» Brief:
Nothing but the lines from the start of the records through the line that contains "26.3 | 0.321 |" is to be copied, and each is to be copied exactly.

[[ Provided records, beginning ]]

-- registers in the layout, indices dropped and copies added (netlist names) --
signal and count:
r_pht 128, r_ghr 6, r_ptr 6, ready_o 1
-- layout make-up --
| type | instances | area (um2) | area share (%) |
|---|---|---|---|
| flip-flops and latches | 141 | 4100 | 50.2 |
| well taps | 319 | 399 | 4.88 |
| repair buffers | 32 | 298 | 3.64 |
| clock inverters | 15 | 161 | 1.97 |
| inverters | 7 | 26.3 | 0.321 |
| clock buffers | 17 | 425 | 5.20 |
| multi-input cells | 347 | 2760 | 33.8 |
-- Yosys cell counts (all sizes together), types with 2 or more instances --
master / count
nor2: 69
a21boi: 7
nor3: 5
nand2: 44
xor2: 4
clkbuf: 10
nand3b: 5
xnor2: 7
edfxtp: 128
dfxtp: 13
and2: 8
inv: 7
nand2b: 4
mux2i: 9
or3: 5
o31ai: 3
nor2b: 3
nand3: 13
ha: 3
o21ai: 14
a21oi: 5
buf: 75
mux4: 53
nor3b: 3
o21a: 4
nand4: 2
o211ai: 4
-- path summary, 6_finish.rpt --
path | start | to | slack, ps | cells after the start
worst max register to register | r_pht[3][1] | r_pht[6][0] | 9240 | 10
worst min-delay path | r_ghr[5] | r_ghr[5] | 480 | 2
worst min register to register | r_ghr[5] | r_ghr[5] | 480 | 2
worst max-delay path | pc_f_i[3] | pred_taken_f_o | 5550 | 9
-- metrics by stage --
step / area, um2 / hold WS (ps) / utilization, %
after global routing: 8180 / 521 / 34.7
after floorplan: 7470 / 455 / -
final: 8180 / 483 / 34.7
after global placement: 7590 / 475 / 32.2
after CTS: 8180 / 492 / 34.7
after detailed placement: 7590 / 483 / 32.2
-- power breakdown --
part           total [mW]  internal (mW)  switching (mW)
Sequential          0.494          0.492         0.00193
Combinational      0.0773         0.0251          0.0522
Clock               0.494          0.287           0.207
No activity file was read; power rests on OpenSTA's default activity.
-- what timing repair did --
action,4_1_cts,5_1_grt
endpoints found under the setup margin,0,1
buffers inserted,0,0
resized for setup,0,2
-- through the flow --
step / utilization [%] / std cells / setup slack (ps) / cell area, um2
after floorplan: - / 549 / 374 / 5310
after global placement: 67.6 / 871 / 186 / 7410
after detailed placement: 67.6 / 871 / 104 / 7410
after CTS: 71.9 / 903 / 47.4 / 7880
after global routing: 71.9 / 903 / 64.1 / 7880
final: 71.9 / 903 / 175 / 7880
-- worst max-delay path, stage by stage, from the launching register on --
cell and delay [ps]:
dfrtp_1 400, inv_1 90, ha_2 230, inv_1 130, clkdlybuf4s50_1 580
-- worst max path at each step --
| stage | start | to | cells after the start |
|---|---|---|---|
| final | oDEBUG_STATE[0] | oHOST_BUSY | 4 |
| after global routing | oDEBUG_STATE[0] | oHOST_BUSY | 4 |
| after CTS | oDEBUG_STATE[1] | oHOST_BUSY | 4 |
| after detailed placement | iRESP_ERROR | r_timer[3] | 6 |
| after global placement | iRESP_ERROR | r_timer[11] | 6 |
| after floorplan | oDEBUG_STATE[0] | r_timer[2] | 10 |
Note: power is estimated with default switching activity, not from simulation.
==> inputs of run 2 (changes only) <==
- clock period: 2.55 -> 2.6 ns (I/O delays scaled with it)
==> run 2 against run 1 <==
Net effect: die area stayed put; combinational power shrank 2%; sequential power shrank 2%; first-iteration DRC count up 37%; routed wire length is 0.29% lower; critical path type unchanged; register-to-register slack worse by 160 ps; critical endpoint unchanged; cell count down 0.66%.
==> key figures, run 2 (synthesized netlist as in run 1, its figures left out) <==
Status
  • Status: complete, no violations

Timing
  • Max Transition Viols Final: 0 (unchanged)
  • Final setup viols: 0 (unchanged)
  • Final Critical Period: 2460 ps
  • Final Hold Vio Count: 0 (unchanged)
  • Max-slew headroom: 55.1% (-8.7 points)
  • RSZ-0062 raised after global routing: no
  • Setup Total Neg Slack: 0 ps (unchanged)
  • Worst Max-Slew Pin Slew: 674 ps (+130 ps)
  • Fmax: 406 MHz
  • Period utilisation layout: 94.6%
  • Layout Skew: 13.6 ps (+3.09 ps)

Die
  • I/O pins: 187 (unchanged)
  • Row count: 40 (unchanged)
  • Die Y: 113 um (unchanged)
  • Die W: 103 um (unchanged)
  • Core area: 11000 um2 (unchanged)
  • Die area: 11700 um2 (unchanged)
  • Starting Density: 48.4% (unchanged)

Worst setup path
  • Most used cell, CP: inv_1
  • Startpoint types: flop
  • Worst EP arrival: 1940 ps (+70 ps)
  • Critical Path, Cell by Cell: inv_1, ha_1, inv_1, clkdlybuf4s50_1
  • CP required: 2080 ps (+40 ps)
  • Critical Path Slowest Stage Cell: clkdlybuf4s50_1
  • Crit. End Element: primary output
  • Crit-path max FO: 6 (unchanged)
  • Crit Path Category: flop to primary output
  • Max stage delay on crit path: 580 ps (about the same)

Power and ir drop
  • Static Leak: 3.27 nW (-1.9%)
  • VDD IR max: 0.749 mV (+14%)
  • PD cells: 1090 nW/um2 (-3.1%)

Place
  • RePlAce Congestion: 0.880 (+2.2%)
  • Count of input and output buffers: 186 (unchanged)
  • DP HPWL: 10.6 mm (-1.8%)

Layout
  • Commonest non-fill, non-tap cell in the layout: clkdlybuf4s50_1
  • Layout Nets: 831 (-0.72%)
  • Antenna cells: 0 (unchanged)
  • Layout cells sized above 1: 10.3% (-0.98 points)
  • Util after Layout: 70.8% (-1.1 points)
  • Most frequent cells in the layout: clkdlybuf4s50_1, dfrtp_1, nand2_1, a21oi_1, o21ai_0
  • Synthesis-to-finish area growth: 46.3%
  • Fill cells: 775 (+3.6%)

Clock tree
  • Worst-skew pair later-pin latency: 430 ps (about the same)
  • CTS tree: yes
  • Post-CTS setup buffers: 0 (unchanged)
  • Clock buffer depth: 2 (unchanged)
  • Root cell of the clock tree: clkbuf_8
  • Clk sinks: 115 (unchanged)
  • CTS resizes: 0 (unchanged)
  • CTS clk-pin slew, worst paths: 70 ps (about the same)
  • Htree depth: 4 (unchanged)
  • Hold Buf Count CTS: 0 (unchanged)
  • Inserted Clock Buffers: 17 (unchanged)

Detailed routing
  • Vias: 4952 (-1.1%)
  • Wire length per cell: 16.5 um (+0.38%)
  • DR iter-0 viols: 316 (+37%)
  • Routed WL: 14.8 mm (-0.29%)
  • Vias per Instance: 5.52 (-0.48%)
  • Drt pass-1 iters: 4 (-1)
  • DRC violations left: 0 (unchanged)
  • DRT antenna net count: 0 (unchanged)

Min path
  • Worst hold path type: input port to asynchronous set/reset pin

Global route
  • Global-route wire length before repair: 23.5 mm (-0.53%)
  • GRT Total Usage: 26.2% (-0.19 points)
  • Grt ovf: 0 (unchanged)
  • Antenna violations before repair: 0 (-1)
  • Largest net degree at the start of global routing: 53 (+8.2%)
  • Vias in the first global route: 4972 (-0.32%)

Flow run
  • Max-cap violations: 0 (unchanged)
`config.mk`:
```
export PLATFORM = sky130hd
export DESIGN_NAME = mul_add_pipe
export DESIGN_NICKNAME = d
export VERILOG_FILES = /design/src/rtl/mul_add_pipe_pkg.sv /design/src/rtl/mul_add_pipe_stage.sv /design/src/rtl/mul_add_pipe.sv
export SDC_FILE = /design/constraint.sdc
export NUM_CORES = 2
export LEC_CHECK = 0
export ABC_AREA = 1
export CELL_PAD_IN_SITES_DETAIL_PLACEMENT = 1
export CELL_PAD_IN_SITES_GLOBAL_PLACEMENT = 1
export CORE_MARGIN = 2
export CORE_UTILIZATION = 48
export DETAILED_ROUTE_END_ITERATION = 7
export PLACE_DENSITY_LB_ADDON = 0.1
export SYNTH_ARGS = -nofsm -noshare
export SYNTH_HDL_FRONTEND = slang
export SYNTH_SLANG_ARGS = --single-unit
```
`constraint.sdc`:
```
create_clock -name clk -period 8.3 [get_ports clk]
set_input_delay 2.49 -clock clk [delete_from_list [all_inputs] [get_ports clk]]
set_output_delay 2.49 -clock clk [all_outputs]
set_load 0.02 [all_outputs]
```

[[ Provided records, end ]]

» Solution:
-- registers in the layout, indices dropped and copies added (netlist names) --
signal and count:
r_pht 128, r_ghr 6, r_ptr 6, ready_o 1
-- layout make-up --
| type | instances | area (um2) | area share (%) |
|---|---|---|---|
| flip-flops and latches | 141 | 4100 | 50.2 |
| well taps | 319 | 399 | 4.88 |
| repair buffers | 32 | 298 | 3.64 |
| clock inverters | 15 | 161 | 1.97 |
| inverters | 7 | 26.3 | 0.321 |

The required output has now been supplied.